Today was meant to be day two of The Flat Hunt. Significantly less productive than yesterday. Yesterday I went to two different estate agents and looked at probably around 7 flats (I can’t be sure, they all merge together into one mess of a flat in my mind). And it was really great. I saw that there are quite a few okay flats available right now, and that I have a bit of time to decide which one I’d like to live in, and a bit more time to make sure I’m picking the right area to live in. So I ended the day on a positive note; not stressed out at all and fairly hopeful at being able to find a place.
Today, I have no idea why I felt like that. None of the places I looked at turned out to be available for a 6 months lease, which is how long I plan to be in Shanghai. One of the estate agents said that I could sign a contract for a year, and they can find someone to sublet the apartment to for the remaining 6 months. But if that doesn’t work out, if I want to cancel the let then I’ll lose the two months deposit, or I can stay alone in a 2 month flat when in all honesty I do want to move elsewhere.

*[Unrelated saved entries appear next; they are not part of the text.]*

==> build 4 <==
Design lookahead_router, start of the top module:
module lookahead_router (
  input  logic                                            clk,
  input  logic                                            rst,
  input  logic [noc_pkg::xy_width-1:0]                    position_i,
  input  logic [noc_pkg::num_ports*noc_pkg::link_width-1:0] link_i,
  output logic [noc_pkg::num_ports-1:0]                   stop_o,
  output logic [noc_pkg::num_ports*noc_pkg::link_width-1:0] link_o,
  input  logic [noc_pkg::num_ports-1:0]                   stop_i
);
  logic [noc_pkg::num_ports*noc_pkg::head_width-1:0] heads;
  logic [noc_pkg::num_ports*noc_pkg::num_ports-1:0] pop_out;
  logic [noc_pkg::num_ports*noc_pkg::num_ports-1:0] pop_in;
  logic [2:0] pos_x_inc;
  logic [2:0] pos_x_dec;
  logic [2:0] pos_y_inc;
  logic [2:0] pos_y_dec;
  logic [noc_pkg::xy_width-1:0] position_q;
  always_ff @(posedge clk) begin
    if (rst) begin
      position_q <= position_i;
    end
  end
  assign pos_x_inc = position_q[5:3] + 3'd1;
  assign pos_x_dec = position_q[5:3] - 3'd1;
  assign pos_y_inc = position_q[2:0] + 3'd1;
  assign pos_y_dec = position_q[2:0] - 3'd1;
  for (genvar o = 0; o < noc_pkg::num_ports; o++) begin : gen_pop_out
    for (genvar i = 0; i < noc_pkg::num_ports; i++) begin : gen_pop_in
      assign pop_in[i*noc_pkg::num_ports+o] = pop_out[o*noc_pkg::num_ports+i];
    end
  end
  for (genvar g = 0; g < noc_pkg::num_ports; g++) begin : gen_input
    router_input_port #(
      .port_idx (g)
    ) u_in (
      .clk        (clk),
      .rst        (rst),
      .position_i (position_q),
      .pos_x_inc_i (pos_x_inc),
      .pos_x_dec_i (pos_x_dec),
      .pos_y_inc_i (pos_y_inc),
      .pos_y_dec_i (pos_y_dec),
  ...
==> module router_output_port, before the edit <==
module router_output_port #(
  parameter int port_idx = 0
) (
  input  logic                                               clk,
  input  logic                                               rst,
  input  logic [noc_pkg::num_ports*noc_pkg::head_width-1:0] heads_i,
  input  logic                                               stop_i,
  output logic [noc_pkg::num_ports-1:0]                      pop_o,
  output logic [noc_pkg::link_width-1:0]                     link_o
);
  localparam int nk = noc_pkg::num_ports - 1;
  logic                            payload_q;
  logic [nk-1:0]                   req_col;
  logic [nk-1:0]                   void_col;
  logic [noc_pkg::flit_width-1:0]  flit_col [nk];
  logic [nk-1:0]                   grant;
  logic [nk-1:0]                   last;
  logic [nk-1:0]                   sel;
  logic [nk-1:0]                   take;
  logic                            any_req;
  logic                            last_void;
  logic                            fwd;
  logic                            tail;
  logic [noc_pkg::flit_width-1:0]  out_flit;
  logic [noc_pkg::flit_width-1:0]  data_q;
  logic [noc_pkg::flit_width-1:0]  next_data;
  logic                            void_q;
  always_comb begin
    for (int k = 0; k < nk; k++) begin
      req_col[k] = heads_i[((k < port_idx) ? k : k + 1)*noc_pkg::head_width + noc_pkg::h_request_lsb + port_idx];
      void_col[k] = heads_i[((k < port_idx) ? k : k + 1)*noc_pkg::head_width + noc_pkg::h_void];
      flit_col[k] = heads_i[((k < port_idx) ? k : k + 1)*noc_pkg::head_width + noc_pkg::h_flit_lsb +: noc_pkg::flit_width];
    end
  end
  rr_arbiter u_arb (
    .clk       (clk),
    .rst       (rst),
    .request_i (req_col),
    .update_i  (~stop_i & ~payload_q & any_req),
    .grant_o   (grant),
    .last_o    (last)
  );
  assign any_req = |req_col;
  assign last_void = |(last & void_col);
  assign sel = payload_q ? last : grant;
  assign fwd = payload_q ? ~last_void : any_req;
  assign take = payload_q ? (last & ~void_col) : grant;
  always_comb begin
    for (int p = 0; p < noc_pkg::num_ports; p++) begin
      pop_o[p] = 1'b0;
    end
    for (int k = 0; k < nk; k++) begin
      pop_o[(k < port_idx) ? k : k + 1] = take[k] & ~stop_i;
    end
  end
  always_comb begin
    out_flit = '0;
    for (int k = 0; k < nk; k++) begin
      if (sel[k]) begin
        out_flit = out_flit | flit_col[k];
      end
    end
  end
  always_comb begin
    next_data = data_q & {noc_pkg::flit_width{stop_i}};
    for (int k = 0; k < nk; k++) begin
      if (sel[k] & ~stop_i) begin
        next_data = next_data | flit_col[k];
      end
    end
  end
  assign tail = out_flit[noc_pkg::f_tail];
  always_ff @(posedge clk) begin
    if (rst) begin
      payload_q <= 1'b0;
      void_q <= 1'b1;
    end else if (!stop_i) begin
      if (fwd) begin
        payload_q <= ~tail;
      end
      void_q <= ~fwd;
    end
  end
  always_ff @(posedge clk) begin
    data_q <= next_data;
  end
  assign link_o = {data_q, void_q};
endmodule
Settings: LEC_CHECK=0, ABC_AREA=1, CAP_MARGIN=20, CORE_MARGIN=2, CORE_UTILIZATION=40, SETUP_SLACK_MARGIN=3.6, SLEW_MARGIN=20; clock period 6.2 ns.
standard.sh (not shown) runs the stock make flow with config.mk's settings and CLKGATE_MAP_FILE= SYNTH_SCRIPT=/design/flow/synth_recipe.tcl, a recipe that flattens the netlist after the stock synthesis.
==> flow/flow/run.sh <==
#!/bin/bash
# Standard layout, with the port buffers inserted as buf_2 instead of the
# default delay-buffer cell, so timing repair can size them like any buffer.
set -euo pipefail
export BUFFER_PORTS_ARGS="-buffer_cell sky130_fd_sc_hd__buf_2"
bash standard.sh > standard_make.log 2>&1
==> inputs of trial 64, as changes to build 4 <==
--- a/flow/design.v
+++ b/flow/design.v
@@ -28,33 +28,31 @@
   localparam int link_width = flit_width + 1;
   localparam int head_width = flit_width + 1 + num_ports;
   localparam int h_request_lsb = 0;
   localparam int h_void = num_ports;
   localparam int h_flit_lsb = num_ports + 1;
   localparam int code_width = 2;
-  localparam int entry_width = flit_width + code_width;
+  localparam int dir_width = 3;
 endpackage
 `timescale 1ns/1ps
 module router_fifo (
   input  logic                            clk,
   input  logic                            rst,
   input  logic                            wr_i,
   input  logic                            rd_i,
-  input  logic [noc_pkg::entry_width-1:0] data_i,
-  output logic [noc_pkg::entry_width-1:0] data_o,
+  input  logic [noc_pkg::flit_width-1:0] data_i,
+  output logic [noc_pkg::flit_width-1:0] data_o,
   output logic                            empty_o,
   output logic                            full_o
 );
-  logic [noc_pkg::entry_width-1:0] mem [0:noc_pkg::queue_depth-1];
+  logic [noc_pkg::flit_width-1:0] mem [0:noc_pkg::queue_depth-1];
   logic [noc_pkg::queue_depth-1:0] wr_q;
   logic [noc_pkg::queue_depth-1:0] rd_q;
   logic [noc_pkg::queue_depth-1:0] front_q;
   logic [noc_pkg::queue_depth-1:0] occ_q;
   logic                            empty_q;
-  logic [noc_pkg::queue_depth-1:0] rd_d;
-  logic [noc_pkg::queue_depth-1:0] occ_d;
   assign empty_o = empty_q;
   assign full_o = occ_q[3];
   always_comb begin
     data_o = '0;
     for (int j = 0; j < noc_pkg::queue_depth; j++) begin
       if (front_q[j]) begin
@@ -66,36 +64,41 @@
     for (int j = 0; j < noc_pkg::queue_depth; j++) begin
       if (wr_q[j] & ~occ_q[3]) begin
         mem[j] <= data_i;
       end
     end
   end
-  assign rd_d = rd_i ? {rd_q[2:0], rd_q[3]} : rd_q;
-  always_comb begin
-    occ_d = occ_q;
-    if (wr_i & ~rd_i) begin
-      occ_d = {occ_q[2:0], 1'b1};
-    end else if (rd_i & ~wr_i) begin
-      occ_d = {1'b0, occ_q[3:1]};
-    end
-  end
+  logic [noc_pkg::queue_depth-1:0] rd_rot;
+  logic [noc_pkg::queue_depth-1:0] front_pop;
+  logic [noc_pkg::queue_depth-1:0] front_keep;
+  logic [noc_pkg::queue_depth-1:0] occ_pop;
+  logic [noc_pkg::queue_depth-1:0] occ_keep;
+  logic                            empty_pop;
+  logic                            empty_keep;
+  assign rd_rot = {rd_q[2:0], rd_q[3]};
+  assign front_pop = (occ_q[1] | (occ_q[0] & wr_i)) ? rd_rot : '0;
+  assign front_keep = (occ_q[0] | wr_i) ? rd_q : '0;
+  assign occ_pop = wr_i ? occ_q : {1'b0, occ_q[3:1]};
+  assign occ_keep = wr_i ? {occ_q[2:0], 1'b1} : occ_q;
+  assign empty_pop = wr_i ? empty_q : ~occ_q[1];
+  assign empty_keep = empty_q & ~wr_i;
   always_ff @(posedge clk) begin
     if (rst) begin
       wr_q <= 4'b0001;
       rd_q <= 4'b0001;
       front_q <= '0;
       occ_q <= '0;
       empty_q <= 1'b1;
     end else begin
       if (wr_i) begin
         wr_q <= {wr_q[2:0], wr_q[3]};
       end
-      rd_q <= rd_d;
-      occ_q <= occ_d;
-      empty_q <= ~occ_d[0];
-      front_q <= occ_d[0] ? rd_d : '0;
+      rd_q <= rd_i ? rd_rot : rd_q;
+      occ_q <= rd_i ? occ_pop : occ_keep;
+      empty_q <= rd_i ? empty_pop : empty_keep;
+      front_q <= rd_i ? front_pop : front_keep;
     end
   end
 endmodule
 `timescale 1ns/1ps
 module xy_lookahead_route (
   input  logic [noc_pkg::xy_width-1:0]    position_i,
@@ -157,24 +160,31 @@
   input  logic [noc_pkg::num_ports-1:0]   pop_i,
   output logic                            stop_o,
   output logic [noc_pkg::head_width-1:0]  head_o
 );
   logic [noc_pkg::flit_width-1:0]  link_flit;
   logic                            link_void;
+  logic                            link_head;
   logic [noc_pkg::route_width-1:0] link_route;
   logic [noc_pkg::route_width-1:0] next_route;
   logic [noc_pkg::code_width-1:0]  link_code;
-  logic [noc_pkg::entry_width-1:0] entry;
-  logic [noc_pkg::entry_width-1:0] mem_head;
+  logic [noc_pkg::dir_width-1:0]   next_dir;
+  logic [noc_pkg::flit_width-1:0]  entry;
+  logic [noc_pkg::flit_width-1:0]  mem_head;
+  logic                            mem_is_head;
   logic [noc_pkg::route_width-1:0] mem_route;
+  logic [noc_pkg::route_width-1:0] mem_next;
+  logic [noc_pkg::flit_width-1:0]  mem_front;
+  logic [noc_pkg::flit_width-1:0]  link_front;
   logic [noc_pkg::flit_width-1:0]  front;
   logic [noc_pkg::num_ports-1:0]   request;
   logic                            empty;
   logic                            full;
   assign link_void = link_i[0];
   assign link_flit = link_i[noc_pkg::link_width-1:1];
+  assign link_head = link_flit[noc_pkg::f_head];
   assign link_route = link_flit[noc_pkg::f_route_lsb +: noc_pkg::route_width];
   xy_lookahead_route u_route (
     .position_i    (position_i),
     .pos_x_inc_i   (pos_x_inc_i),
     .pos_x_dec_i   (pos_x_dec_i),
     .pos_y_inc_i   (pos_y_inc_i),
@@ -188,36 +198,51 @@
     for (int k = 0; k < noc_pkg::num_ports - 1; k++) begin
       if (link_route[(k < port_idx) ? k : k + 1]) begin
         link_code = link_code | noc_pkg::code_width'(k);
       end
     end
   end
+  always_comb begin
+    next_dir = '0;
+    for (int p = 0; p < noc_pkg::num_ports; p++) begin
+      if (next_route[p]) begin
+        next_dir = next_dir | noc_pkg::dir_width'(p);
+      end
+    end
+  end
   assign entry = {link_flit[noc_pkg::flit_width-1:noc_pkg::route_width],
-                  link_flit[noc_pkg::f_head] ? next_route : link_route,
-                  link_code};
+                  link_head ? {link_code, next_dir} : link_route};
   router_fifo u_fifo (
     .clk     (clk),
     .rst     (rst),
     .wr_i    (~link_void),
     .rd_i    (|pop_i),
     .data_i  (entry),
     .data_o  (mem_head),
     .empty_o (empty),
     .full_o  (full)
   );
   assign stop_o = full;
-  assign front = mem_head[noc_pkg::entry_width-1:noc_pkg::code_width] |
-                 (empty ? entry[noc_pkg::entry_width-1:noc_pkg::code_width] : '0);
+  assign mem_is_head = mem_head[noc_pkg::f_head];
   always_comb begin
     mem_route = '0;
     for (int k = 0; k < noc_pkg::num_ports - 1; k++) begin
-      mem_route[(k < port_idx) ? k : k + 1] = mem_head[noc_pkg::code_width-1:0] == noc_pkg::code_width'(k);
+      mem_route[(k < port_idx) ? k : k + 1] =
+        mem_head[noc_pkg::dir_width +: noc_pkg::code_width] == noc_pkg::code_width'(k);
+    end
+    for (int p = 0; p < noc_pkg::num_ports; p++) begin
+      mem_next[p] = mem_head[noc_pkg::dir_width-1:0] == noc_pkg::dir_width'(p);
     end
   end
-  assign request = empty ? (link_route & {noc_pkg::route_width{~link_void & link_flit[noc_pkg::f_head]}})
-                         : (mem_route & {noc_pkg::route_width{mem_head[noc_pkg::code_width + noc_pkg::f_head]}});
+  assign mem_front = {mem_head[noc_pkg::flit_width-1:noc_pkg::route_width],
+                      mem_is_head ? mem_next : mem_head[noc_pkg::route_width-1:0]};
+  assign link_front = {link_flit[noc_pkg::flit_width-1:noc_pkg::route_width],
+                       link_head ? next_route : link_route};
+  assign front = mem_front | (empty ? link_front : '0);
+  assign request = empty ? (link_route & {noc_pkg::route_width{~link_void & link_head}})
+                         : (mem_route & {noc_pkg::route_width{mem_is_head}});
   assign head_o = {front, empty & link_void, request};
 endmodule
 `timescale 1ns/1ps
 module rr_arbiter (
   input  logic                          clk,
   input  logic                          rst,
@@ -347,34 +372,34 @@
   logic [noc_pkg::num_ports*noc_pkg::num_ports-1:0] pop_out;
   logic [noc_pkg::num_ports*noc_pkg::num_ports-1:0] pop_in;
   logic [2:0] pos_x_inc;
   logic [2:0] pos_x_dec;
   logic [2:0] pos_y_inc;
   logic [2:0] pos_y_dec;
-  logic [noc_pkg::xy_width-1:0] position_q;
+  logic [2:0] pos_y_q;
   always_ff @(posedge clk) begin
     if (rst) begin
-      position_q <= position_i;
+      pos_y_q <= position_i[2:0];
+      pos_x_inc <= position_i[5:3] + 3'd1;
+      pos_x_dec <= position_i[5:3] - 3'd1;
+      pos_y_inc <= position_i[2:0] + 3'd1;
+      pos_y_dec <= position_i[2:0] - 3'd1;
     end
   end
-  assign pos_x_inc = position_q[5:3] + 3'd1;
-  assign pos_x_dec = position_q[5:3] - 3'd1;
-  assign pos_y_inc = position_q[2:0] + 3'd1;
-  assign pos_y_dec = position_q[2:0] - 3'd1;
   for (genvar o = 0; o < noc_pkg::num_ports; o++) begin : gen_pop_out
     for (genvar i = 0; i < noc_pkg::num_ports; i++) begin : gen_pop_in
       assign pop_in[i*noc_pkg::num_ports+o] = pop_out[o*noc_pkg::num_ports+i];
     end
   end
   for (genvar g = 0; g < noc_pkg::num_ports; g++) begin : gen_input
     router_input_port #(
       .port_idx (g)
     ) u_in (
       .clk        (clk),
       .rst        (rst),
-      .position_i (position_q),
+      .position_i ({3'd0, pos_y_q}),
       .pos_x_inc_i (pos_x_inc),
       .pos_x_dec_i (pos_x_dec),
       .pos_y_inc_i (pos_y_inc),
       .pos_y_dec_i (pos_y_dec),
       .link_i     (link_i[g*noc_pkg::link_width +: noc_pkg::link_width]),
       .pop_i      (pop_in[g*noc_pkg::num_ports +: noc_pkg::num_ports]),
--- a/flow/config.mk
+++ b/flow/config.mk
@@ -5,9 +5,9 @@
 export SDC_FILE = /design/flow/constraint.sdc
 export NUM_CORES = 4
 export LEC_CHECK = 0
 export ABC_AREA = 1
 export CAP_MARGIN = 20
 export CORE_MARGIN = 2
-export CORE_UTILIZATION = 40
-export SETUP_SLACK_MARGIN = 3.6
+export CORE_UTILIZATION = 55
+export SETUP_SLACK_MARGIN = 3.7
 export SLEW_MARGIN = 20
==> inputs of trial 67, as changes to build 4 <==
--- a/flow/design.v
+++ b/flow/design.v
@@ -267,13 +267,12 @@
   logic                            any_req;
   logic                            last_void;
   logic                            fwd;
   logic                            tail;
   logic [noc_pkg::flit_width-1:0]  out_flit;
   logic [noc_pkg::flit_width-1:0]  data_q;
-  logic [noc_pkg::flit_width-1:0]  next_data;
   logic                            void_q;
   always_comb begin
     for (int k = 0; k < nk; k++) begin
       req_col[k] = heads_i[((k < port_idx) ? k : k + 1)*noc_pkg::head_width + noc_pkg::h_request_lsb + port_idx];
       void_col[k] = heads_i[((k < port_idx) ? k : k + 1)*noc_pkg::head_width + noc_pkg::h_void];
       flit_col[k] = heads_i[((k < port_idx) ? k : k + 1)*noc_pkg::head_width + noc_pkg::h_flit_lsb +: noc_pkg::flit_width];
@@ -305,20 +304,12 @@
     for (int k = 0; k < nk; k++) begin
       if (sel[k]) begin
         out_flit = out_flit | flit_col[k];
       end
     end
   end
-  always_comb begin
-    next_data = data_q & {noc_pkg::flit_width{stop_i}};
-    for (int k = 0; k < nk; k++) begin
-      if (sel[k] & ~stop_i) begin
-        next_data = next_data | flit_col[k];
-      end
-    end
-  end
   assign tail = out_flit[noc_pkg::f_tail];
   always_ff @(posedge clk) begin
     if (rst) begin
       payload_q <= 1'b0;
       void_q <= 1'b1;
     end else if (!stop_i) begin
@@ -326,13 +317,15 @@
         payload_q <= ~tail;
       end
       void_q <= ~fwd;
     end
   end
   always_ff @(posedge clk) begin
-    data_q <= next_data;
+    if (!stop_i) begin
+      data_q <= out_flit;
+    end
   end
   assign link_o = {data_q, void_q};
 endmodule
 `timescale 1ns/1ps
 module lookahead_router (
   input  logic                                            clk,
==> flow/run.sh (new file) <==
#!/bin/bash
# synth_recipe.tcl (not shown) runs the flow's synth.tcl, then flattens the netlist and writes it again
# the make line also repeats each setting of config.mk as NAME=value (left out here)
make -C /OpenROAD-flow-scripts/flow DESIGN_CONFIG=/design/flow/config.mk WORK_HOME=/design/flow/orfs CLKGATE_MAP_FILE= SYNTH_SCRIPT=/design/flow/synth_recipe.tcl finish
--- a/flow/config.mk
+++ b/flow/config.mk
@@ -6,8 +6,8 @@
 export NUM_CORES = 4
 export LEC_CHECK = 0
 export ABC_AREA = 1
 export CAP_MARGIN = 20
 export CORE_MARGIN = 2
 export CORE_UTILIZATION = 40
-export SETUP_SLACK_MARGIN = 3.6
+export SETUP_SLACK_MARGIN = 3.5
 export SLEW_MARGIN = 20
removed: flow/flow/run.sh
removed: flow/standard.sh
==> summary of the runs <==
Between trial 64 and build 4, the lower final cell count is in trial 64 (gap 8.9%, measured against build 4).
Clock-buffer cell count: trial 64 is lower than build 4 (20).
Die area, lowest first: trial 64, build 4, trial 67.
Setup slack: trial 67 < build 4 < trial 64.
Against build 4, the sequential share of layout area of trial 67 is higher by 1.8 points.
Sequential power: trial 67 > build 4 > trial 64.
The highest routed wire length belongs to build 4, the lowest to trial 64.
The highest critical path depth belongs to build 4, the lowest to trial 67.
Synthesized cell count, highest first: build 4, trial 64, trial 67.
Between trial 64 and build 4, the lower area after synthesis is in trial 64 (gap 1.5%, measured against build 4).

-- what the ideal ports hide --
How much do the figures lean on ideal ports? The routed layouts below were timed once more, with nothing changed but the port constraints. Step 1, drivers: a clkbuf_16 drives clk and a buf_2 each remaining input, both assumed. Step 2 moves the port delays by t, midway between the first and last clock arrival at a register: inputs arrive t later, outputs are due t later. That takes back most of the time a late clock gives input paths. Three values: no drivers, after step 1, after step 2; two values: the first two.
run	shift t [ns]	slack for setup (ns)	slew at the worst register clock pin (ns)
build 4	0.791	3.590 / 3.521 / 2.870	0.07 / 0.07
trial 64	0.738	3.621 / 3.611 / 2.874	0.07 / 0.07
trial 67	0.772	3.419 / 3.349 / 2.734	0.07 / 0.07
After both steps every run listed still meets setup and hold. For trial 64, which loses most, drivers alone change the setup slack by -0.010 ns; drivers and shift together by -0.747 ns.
From an optimization exercise on the open Yosys and OpenROAD flow, aimed at small area, a short achievable clock period and few clock cycles; shortcuts taken in it are not production practice. Function was checked by simulation only, so behaviour that the tests miss may differ from the original. Power is estimated from default activity; no workload was simulated.

<file path="flow/config.mk">
export PLATFORM = sky130hd
export DESIGN_NAME = calculatorTop
export DESIGN_NICKNAME = calculatorTop
export VERILOG_FILES = /design/flow/design.v
export SDC_FILE = /design/flow/constraint.sdc
export NUM_CORES = 4
export LEC_CHECK = 0
export CAP_MARGIN = 20
export CORE_MARGIN = 2
export CORE_UTILIZATION = 70
export CTS_BUF_LIST = sky130_fd_sc_hd__clkbuf_8
export CTS_CLUSTER_SIZE = 30
export PLACE_DENSITY = 0.8
export SLEW_MARGIN = 20
export SYNTH_HIERARCHICAL = 1
</file>
<file path="flow/constraint.sdc">
create_clock -name core_clock -period 80.0 [get_ports {clk}]
set_input_delay 16.0000 -clock core_clock [delete_from_list [all_inputs] [get_ports {clk}]]
set_output_delay 16.0000 -clock core_clock [all_outputs]
set_load 0.01 [all_outputs]
</file>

On top of that I got over 10 calls today pushing me for an answer. I mean granted I probably got that many because I didn’t answer a lot of them (okay, I only answered two). But all the pressure to make a decision and sign a contract (that doesn’t even suit me!) is stressing me out. On top of that I can’t even speak the language. I mean how am I supposed to say “The reason I don’t want to sign a 12-month contract is because I don’t trust that you will definitely be able to find someone to take over the contract. I don’t want to be restricted by the contract”. I managed “我不要签十二个月。我二月象搬去北京。如果我们找不到别人,我不要留在上海。我只要签六月。” Essentially, “I don’t want to sign for 12 months. In February I want to move to Beijing. If we don’t find someone else, I don’t want to stay in Shanghai. I only want to sign for six months“. I think a lot of what I was trying to say didn’t end up making sense, but I probably came across as being both resolute and incredibly exasperated (that’s what I tell myself anyways). Anyways, she’s going to try and see if the landlord is willing to let the place out for six months and then she’ll get back to me. So I guess we’ll have to see how that goes.
I didn’t see any flats today, I was too busy dodging calls (and then feeling guilty about it) and also trying to avoid the storm and the rain. Perhaps the most interesting thing I did today was buy an umbrella from an old woman on the street. The least interesting thing was that I had lunch at Pizza Hut. I don’t think I’m quite ready to be adventurous when it comes to food. I’m too scared it will come at odds with my vegetarianism. Also I’m worried I won’t be able to read the menu and will get laughed at by the locals.
Increasingly I feel like I spend 80% of my time trying to fit into which ever culture I’m present in.